Le colloque de l'ANAPI, le 15 octobre dernier, a été probablement l'ultime témoignage d'une telle dimension, apporté par douze de nos anciens, sur leur captivité dans les camps du Vietminh, pendant la guerre d'Indochine. C'était l'énoncé, à paroles égales entre ces douze hommes, d'un pan de notre histoire militaire, dont ils sont les gardiens d'honneur.
Oubliés d'une "guerre qui dérange" (l'ANAPI ne s'est constituée qu'en1985), souvent tus et parfois raillés, ils ont subi de longues années ou de longs mois, un traitement particulièrement traumatisant. Ils étaient les prisonniers d'un adversaire qui leur refusait les droits de la guerre et ont vécu dans des camps sans barbelé ni mirador, l'enfer d'une perversion invraisemblable : celui du déclassement moral, du chantage permanent à la mort, de l'avilissement physique.
Déclassés, ils ont été convaincus de l'être par les commissaires politiques car,aux yeux de leur adversaire, ils étaient frappés de l'infamie de la reddition. Un guerrier, selon cette conception, ne peut déposer les armes, ou être contraint de le faire. Ils sont donc devenus des guerriers déclassés, des sous-hommes.

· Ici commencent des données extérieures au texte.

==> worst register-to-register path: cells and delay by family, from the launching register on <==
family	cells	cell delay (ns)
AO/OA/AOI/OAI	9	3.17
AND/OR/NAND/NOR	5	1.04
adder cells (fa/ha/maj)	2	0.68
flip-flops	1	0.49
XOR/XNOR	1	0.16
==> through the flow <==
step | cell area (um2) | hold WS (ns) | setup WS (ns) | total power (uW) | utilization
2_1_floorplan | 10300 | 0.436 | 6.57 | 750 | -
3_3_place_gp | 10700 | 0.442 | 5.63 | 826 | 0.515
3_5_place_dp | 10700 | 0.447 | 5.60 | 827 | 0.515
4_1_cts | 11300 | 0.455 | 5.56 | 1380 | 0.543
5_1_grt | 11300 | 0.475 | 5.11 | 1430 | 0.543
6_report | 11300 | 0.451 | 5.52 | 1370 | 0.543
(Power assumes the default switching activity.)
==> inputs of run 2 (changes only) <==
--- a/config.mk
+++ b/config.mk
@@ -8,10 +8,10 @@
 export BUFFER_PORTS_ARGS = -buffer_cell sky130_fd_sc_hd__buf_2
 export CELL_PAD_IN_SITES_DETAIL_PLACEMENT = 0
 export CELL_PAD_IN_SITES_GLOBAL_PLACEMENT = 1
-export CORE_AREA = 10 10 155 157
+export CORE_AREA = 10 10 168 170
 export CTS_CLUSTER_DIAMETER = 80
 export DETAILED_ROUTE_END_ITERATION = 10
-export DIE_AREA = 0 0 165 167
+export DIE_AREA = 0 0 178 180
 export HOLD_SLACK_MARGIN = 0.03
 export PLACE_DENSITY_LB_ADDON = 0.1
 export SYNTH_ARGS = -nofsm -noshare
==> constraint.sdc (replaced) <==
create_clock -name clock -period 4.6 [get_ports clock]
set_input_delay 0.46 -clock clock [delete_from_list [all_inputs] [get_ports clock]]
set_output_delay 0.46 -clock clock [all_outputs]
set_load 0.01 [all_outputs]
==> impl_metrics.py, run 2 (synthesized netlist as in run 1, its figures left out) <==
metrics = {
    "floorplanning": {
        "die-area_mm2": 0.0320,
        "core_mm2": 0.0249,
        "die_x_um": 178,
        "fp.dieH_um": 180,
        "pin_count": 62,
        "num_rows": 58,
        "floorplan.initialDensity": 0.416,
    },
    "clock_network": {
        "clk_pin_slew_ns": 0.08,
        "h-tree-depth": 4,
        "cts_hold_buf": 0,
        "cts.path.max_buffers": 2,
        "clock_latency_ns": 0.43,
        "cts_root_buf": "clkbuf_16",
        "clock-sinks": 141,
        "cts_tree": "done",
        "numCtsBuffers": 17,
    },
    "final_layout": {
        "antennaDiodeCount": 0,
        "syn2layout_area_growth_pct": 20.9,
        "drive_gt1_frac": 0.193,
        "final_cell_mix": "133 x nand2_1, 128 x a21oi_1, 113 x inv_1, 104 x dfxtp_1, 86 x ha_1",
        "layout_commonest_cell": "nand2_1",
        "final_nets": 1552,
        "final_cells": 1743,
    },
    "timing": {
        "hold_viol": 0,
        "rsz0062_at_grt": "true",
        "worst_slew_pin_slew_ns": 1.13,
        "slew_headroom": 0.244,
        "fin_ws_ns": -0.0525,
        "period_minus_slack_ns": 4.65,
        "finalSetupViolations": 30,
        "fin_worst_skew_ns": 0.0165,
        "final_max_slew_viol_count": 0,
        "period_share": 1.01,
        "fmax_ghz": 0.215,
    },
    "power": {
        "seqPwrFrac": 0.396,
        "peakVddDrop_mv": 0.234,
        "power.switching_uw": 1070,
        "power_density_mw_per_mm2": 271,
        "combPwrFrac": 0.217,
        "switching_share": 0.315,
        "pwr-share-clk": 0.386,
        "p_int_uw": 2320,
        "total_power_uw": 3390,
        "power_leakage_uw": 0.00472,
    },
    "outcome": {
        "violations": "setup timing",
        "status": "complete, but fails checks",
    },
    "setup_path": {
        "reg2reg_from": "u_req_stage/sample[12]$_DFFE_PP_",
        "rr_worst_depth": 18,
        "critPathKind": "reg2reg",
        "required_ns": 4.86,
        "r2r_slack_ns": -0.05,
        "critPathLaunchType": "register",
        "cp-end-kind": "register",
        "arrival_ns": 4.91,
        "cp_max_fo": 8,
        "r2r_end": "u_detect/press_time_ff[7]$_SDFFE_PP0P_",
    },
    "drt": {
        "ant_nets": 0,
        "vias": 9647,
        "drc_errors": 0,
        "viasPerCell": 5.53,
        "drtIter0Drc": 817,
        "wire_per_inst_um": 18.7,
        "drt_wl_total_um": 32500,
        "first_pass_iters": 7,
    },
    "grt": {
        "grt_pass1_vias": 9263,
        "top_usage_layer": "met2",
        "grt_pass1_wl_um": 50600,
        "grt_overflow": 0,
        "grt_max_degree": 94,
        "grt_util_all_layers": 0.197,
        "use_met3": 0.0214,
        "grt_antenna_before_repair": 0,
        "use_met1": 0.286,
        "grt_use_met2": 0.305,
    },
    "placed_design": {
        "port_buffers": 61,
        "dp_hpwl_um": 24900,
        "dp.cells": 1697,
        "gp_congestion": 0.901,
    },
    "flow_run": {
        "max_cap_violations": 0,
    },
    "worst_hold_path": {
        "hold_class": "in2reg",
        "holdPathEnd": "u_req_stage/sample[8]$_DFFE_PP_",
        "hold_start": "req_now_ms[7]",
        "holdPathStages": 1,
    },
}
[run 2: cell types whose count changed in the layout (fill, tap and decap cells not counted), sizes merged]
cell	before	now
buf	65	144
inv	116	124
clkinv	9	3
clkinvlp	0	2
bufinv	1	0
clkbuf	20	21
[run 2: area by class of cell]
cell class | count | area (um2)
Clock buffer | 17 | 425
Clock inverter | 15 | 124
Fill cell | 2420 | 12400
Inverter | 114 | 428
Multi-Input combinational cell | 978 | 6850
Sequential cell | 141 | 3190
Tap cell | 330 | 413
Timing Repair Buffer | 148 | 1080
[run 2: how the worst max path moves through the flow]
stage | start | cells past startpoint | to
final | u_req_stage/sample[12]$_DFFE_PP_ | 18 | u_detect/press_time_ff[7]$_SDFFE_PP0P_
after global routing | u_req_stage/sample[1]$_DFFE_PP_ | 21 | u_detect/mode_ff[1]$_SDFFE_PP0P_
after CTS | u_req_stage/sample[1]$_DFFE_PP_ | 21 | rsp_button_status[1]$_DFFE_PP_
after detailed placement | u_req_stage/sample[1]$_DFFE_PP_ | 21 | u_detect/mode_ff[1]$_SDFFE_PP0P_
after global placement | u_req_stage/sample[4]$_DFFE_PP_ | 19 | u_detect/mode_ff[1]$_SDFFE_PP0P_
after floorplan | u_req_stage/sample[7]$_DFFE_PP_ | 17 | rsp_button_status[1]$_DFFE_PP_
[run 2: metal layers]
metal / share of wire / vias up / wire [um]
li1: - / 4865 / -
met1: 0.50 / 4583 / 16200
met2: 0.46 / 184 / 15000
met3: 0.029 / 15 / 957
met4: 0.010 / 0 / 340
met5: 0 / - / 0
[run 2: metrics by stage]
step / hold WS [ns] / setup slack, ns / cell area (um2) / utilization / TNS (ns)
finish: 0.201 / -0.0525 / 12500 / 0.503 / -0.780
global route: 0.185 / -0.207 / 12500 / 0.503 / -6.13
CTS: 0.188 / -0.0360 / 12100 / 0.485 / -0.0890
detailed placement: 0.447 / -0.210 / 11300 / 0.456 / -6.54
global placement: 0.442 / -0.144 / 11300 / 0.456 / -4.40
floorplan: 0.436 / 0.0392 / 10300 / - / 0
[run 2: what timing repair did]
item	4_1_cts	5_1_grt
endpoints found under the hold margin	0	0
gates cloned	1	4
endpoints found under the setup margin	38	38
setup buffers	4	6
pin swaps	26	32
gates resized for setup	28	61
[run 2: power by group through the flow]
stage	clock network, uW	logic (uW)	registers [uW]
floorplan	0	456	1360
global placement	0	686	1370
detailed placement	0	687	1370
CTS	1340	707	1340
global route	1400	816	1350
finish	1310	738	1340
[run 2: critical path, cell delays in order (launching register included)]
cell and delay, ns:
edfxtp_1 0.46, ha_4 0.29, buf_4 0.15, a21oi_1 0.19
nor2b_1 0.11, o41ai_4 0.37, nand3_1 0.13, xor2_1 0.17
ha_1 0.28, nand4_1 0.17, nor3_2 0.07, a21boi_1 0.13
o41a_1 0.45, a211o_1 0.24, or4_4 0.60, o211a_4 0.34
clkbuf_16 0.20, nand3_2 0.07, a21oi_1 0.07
### config.mk
export PLATFORM = sky130hd
export DESIGN_NAME = comb_sorter
export DESIGN_NICKNAME = d
export VERILOG_FILES = /design/src/hdl/csort_pkg.sv /design/src/hdl/csort_ram.sv /design/src/hdl/csort_shrink.sv /design/src/hdl/comb_sorter.sv
export SDC_FILE = /design/constraint.sdc
export NUM_CORES = 2
export LEC_CHECK = 0
export BUFFER_PORTS_ARGS = -buffer_cell sky130_fd_sc_hd__buf_4
export CORE_ASPECT_RATIO = 2
export CORE_MARGIN = 4
export CORE_UTILIZATION = 37
export CTS_CLUSTER_DIAMETER = 150
export DETAILED_ROUTE_END_ITERATION = 8
export GPL_TIMING_DRIVEN = 0
export SLEW_MARGIN = 40
export SYNTH_ARGS = -nofsm -noshare
export SYNTH_HDL_FRONTEND = slang
export SYNTH_SLANG_ARGS = --single-unit
### constraint.sdc
create_clock -name i_clk -period 6.5 [get_ports i_clk]
set_input_delay 0.325 -clock i_clk [delete_from_list [all_inputs] [get_ports i_clk]]
set_output_delay 0.325 -clock i_clk [all_outputs]
set_load 0.1 [all_outputs]
### src/hdl/csort_pkg.sv
// csort_pkg: shared types, constants and the ordering test for the comb sorter
// used by comb_sorter, csort_shrink and tb; no dependencies

package csort_pkg;

    localparam int unsigned MAX_ELEMENTS_DEF = 64;
    localparam int unsigned VALUE_W          = 32;

    // gap shrink factor of 1.3, as a ratio of two constants
    localparam int unsigned SHRINK_NUM = 10;
    localparam int unsigned SHRINK_DEN = 13;

    typedef struct packed {
        logic signed [VALUE_W-1:0] in_value;
        logic                      in_last;
    } t_in_item;

    typedef struct packed {
        logic signed [VALUE_W-1:0] out_value;
        logic                      out_last;
    } t_out_item;

    // true when a must move behind b for the chosen order; equal values never swap
    function automatic logic out_of_order(
        input logic signed [VALUE_W-1:0] a,
        input logic signed [VALUE_W-1:0] b,
        input logic                      desc
    );
        logic res;
        res = desc ? (a < b) : (a > b);
        return res;
    endfunction

endpackage
### src/rtl/pkq_pkg.sv
// ============================================================================
// Priority key queue package
// Shared constants, request and register codes, and the command and status
// records that pass between the controller and the datapath.
// ============================================================================
package pkq_pkg;

    // Default number of queue entries.
    localparam int unsigned QUEUE_DEPTH_DEF = 16;

    // Field widths.
    localparam int unsigned KEY_W      = 4;
    localparam int unsigned REQ_W      = 2;
    localparam int unsigned OCC_W      = 5;
    localparam int unsigned CFG_IDX_W  = 2;
    localparam int unsigned CFG_DATA_W = 4;
    localparam int unsigned IN_DATA_W  = 8;
    localparam int unsigned OUT_DATA_W = 16;

    // Largest key that counts as a decimal digit.
    localparam logic [KEY_W-1:0] MAX_DIGIT = 4'd9;

    // Request codes.
    localparam logic [REQ_W-1:0] REQ_ENQUEUE = 2'd0;
    localparam logic [REQ_W-1:0] REQ_DEQUEUE = 2'd1;
    localparam logic [REQ_W-1:0] REQ_FLUSH   = 2'd2;

    // Register indexes.
    localparam logic [CFG_IDX_W-1:0] CFG_ACTIVE       = 2'd0;
    localparam logic [CFG_IDX_W-1:0] CFG_PRIORITY_KEY = 2'd1;
    localparam logic [CFG_IDX_W-1:0] CFG_IDLE_KEY     = 2'd2;

    // Register reset values.
    localparam logic             ACTIVE_RST       = 1'b0;
    localparam logic [KEY_W-1:0] PRIORITY_KEY_RST = 4'd3;
    localparam logic [KEY_W-1:0] IDLE_KEY_RST     = 4'd1;

    // Commands from the controller to the datapath.
    typedef struct packed {
        logic ld_in;       // capture the accepted word, clear the result
        logic enq_wr;      // write the key at the tail
        logic fill_inc;
        logic fill_dec;
        logic fill_clr;
        logic drop_set;
        logic tkey_idle;   // result key is the idle key
        logic idx_clr;
        logic ram_rd;      // read the entry at the index
        logic scan_cmp;    // compare the read entry, remember the head
        logic take_match;  // take the read entry, shifting starts behind it
        logic take_head;   // take the head entry, shifting starts at one
        logic idx_inc;
        logic shift_wr;    // move the read entry down by one place
        logic res_load;    // load the output register
    } pkq_cmd_t;

    // Status from the datapath to the controller.
    typedef struct packed {
        logic [REQ_W-1:0] req;
        logic key_digit;
        logic full;
        logic empty;
        logic active;
        logic match;
        logic idx_last;    // index is the last queued entry
        logic idx_end;     // index is past the last queued entry
        logic out_free;    // output register can take a new word
    } pkq_status_t;

endpackage
### config.mk
export PLATFORM = sky130hd
export DESIGN_NAME = sgs_div
export DESIGN_NICKNAME = d
export VERILOG_FILES = /design/src/rtl/sgs_pkg.sv /design/src/rtl/sgs_div.sv
export SDC_FILE = /design/constraint.sdc
export NUM_CORES = 1
export LEC_CHECK = 0
export ABC_AREA = 0
export BUFFER_PORTS_ARGS = -buffer_cell sky130_fd_sc_hd__buf_4
export CAP_MARGIN = 20
export CORE_UTILIZATION = 45
export CTS_CLUSTER_SIZE = 30
export DETAILED_ROUTE_END_ITERATION = 16
export GPL_TIMING_DRIVEN = 0
export MAX_ROUTING_LAYER = met4
export PLACE_DENSITY = 0.68
export SYNTH_ARGS = -nofsm -noshare
export SYNTH_HDL_FRONTEND = slang
export SYNTH_SLANG_ARGS = --single-unit
### constraint.sdc
create_clock -name clock -period 18.82 [get_ports clock]
set_input_delay 3.764 -clock clock [delete_from_list [all_inputs] [get_ports clock]]
set_output_delay 3.764 -clock clock [all_outputs]
set_load 0.02 [all_outputs]
### src/rtl/sgs_pkg.sv
package sgs_pkg;

   localparam logic [1:0] CMD_LOAD    = 2'd0;
   localparam logic [1:0] CMD_ELEMENT = 2'd1;
   localparam logic [1:0] CMD_READ    = 2'd2;

   localparam logic KIND_ROW  = 1'b0;
   localparam logic KIND_READ = 1'b1;

   localparam int unsigned IDX_W = 10;
   localparam int unsigned VAL_W = 32;
   localparam int unsigned SUM_W = 64;

   typedef struct packed {
      logic [1:0]              command;
      logic [IDX_W-1:0]        index;
      logic [IDX_W-1:0]        row_index;
      logic signed [VAL_W-1:0] element_value;
      logic signed [VAL_W-1:0] rhs_value;
      logic                    first_in_row;
      logic                    last_in_row;
   } req_type;

   typedef struct packed {
      logic                    kind;
      logic [IDX_W-1:0]        out_index;
      logic signed [VAL_W-1:0] out_value;
      logic                    zero_diagonal;
      logic                    saturated;
   } rsp_type;

endpackage

### src/rtl/sgs_div.sv
module sgs_div (
   input  logic                              clock,
   input  logic                              reset,
   input  logic                              start,
   input  logic [sgs_pkg::SUM_W-1:0]         dividend,
   input  logic [sgs_pkg::VAL_W-1:0]         divisor,
   output logic                              done,
   output logic [sgs_pkg::SUM_W-1:0]         quotient
);

   localparam int unsigned CNT_W = $clog2(sgs_pkg::SUM_W) + 1;

   logic                        busy_ff;
   logic                        done_ff;
   logic [CNT_W-1:0]            count_ff;
   logic [sgs_pkg::VAL_W:0]     rem_ff;
   logic [sgs_pkg::SUM_W-1:0]   quo_ff;
   logic [sgs_pkg::VAL_W-1:0]   div_ff;
   logic [sgs_pkg::VAL_W:0]     rem_sh;
   logic [sgs_pkg::VAL_W+1:0]   trial;

   // one quotient bit per cycle, restoring
   assign rem_sh = {rem_ff[sgs_pkg::VAL_W-1:0], quo_ff[sgs_pkg::SUM_W-1]};
   assign trial  = {1'b0, rem_sh} - {2'b00, div_ff};

   always_ff @(posedge clock) begin
      if (reset) begin
         busy_ff  <= 1'b0;
         done_ff  <= 1'b0;
         count_ff <= '0;
      end else begin
         done_ff <= busy_ff && !start && (count_ff == CNT_W'(1));
         if (start) begin
            busy_ff  <= 1'b1;
            count_ff <= CNT_W'(sgs_pkg::SUM_W);
            rem_ff   <= '0;
            quo_ff   <= dividend;
            div_ff   <= divisor;
         end else if (busy_ff) begin
            if (trial[sgs_pkg::VAL_W+1]) begin
               rem_ff <= rem_sh;
               quo_ff <= {quo_ff[sgs_pkg::SUM_W-2:0], 1'b0};
            end else begin
               rem_ff <= trial[sgs_pkg::VAL_W:0];
               quo_ff <= {quo_ff[sgs_pkg::SUM_W-2:0], 1'b1};
            end
            count_ff <= count_ff - CNT_W'(1);
            if (count_ff == CNT_W'(1)) begin
               busy_ff <= 1'b0;
            end
         end
      end
   end

   assign done     = done_ff;
   assign quotient = quo_ff;

endmodule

Il fallait, pour vaincre leur esprit, anéantir leur résistance et leurs espoirs, les persuader que l'abandon dont ils étaient l'objet était la conséquence de leur défaite. C'était un des ressorts les plus utilisés par la "voix", celle des séances d'autocritiques collectives, celle-là même qui était omniprésente,brisant leur sommeil, accompagnant les corvées de transport dont dépendait leur maigre alimentation, les transformant en zombies décharnés.
Par devoir de mémoire, pour s'assurer non pas de leur reconnaissance, mais d'une désormais authentique compréhension de ce que fut leur calvaire, douze survivants sont revenus, dans un discours qui ne fait aucune place à la haine, sur un des sujets les plus sensibles de leur histoire, qui contribue à écrire la nôtre, en toute dignité.